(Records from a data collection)
__________

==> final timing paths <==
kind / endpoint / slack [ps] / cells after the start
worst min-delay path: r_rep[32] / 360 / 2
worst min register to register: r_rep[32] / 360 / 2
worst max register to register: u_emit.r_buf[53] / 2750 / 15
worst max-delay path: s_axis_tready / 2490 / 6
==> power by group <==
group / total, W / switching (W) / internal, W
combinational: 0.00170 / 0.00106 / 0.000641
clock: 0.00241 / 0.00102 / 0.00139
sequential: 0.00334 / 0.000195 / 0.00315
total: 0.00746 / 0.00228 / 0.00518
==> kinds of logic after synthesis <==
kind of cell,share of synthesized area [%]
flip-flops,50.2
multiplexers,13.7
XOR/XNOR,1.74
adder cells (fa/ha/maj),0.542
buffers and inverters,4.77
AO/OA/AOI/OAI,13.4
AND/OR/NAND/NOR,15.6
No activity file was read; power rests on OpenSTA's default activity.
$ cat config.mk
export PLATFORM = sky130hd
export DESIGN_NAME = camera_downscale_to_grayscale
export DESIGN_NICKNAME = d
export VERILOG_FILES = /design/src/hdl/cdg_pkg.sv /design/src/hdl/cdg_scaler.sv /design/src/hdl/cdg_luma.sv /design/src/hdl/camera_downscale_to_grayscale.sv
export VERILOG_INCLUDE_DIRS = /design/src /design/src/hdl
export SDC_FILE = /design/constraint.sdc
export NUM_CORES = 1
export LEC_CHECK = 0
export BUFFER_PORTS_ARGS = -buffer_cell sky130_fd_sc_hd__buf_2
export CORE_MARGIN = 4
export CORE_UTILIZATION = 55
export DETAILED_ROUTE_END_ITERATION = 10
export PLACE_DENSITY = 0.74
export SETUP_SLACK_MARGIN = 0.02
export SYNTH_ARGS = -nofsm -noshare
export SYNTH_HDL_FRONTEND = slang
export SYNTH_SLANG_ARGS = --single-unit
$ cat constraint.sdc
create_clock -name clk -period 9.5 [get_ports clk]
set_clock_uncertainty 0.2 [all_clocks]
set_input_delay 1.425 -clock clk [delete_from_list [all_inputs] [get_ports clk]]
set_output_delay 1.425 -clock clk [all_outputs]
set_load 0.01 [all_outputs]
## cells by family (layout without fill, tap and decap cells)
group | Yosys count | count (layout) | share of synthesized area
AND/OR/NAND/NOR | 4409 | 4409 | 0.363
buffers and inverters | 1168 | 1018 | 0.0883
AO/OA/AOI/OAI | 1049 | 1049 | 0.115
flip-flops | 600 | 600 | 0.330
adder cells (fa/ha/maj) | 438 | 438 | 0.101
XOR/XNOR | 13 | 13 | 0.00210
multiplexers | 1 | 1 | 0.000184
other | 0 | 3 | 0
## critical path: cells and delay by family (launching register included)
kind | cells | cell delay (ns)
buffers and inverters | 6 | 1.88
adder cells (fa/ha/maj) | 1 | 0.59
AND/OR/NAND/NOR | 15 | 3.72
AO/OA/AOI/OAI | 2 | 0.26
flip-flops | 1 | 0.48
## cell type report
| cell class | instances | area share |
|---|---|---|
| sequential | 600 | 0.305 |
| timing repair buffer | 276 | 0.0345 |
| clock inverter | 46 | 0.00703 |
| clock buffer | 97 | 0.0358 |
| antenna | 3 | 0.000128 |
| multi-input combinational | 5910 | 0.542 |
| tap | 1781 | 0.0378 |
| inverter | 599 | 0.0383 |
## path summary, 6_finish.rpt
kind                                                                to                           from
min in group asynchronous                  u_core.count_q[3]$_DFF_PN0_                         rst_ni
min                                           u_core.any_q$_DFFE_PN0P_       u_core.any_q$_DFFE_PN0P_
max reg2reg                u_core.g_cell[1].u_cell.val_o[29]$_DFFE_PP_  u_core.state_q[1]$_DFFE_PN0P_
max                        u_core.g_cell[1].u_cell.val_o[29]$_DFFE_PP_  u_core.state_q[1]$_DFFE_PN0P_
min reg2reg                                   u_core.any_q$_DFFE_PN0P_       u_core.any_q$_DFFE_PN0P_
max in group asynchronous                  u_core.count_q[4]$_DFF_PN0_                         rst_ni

__________

• **What the task requires**
Return only the number of lines in the entries above that contain the word "group".

• **Task solution**
5